● **TRY IT**: Word for word, restate every line from the one with "state_reg <= IDLE;" through the end of the records below, both included, and add nothing.

● **INPUT DATA**:
--- src/rtl/serial_slice_adder.sv ---
// Multi-cycle add/subtract unit: SLICE chained full-adder cells per clock,
// ripple carry held in a register between slices, start/busy/done handshake.
module serial_slice_adder #(
  parameter int WIDTH = 8,
  parameter int SLICE = 1
) (
  input  logic             CLK,
  input  logic             RST_n,
  input  logic             Start,
  input  logic             Sub,
  input  logic [WIDTH-1:0] A,
  input  logic [WIDTH-1:0] B,
  input  logic             Cin,
  output logic             Busy,
  output logic             Done,
  output logic [WIDTH-1:0] Result,
  output logic             Cout,
  output logic             Overflow
);

  localparam int N  = WIDTH / SLICE;
  localparam int CW = (N > 1) ? $clog2(N) : 1;

  generate
    if (WIDTH < 2 || SLICE < 1 || (WIDTH % SLICE) != 0) begin : g_bad_params
      $error("serial_slice_adder: SLICE must divide WIDTH exactly and WIDTH must be >= 2");
    end
  endgenerate

  typedef enum logic [1:0] {
    IDLE = 2'd0,
    RUN  = 2'd1,
    DONE = 2'd2
  } state_t;

  state_t           state_reg;
  state_t           state_next;

  logic [WIDTH-1:0] a_reg;
  logic [WIDTH-1:0] bx_reg;
  logic [WIDTH-1:0] acc_reg;
  logic [WIDTH-1:0] acc_next;
  logic [WIDTH-1:0] result_reg;
  logic [CW-1:0]    cnt_reg;
  logic             carry_reg;
  logic             cout_reg;
  logic             ovf_reg;

  logic [SLICE-1:0] a_slice;
  logic [SLICE-1:0] bx_slice;
  logic [SLICE-1:0] slice_sum;
  logic [SLICE:0]   chain;
  logic             last_slice;

  assign last_slice = (state_reg == RUN) && (cnt_reg == CW'(N - 1));

  assign a_slice  = a_reg[cnt_reg * SLICE +: SLICE];
  assign bx_slice = bx_reg[cnt_reg * SLICE +: SLICE];
  assign chain[0] = carry_reg;

  generate
    for (genvar gi = 0; gi < SLICE; gi++) begin : g_fa
      assign slice_sum[gi] = a_slice[gi] ^ bx_slice[gi] ^ chain[gi];
      assign chain[gi+1]   = (a_slice[gi] & bx_slice[gi]) |
                             (chain[gi] & (a_slice[gi] ^ bx_slice[gi]));
    end
  endgenerate

  // Accumulator with the current slice merged in; on the last slice this is the full result.
  always_comb begin
    acc_next = acc_reg;
    acc_next[cnt_reg * SLICE +: SLICE] = slice_sum;
  end

  always_ff @(posedge CLK or negedge RST_n) begin
    if (!RST_n) begin
      state_reg <= IDLE;
    end else begin
      state_reg <= state_next;
    end
  end

  always_comb begin
    state_next = state_reg;
    case (state_reg)
      IDLE:    if (Start) state_next = RUN;
      RUN:     if (last_slice) state_next = DONE;
      DONE:    state_next = IDLE;
      default: state_next = IDLE;
    endcase
  end

  always_ff @(posedge CLK or negedge RST_n) begin
    if (!RST_n) begin
      a_reg      <= '0;
      bx_reg     <= '0;
      acc_reg    <= '0;
      result_reg <= '0;
      cnt_reg    <= '0;
      carry_reg  <= 1'b0;
      cout_reg   <= 1'b0;
      ovf_reg    <= 1'b0;
    end else begin
      case (state_reg)
        IDLE: begin
          if (Start) begin
            // Subtract is A + ~B + ~Cin, so the borrow-in becomes an inverted carry-in.
            a_reg     <= A;
            bx_reg    <= Sub ? ~B : B;
            carry_reg <= Sub ? ~Cin : Cin;
            cnt_reg   <= '0;
            acc_reg   <= '0;
          end
        end
        RUN: begin
          acc_reg   <= acc_next;
          carry_reg <= chain[SLICE];
          cnt_reg   <= cnt_reg + 1'b1;
          if (last_slice) begin
            result_reg <= acc_next;
            cout_reg   <= chain[SLICE];
            ovf_reg    <= chain[SLICE] ^ chain[SLICE-1];
          end
        end
        default: begin
        end
      endcase
    end
  end

  assign Busy     = (state_reg != IDLE);
  assign Done     = (state_reg == DONE);
  assign Result   = result_reg;
  assign Cout     = cout_reg;
  assign Overflow = ovf_reg;

endmodule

● **TASK SOLUTION**:
      state_reg <= IDLE;
    end else begin
      state_reg <= state_next;
    end
  end

  always_comb begin
    state_next = state_reg;
    case (state_reg)
      IDLE:    if (Start) state_next = RUN;
      RUN:     if (last_slice) state_next = DONE;
      DONE:    state_next = IDLE;
      default: state_next = IDLE;
    endcase
  end

  always_ff @(posedge CLK or negedge RST_n) begin
    if (!RST_n) begin
      a_reg      <= '0;
      bx_reg     <= '0;
      acc_reg    <= '0;
      result_reg <= '0;
      cnt_reg    <= '0;
      carry_reg  <= 1'b0;
      cout_reg   <= 1'b0;
      ovf_reg    <= 1'b0;
    end else begin
      case (state_reg)
        IDLE: begin
          if (Start) begin
            // Subtract is A + ~B + ~Cin, so the borrow-in becomes an inverted carry-in.
            a_reg     <= A;
            bx_reg    <= Sub ? ~B : B;
            carry_reg <= Sub ? ~Cin : Cin;
            cnt_reg   <= '0;
            acc_reg   <= '0;
          end
        end
        RUN: begin
          acc_reg   <= acc_next;
          carry_reg <= chain[SLICE];
          cnt_reg   <= cnt_reg + 1'b1;
          if (last_slice) begin
            result_reg <= acc_next;
            cout_reg   <= chain[SLICE];
            ovf_reg    <= chain[SLICE] ^ chain[SLICE-1];
          end
        end
        default: begin
        end
      endcase
    end
  end

  assign Busy     = (state_reg != IDLE);
  assign Done     = (state_reg == DONE);
  assign Result   = result_reg;
  assign Cout     = cout_reg;
  assign Overflow = ovf_reg;

endmodule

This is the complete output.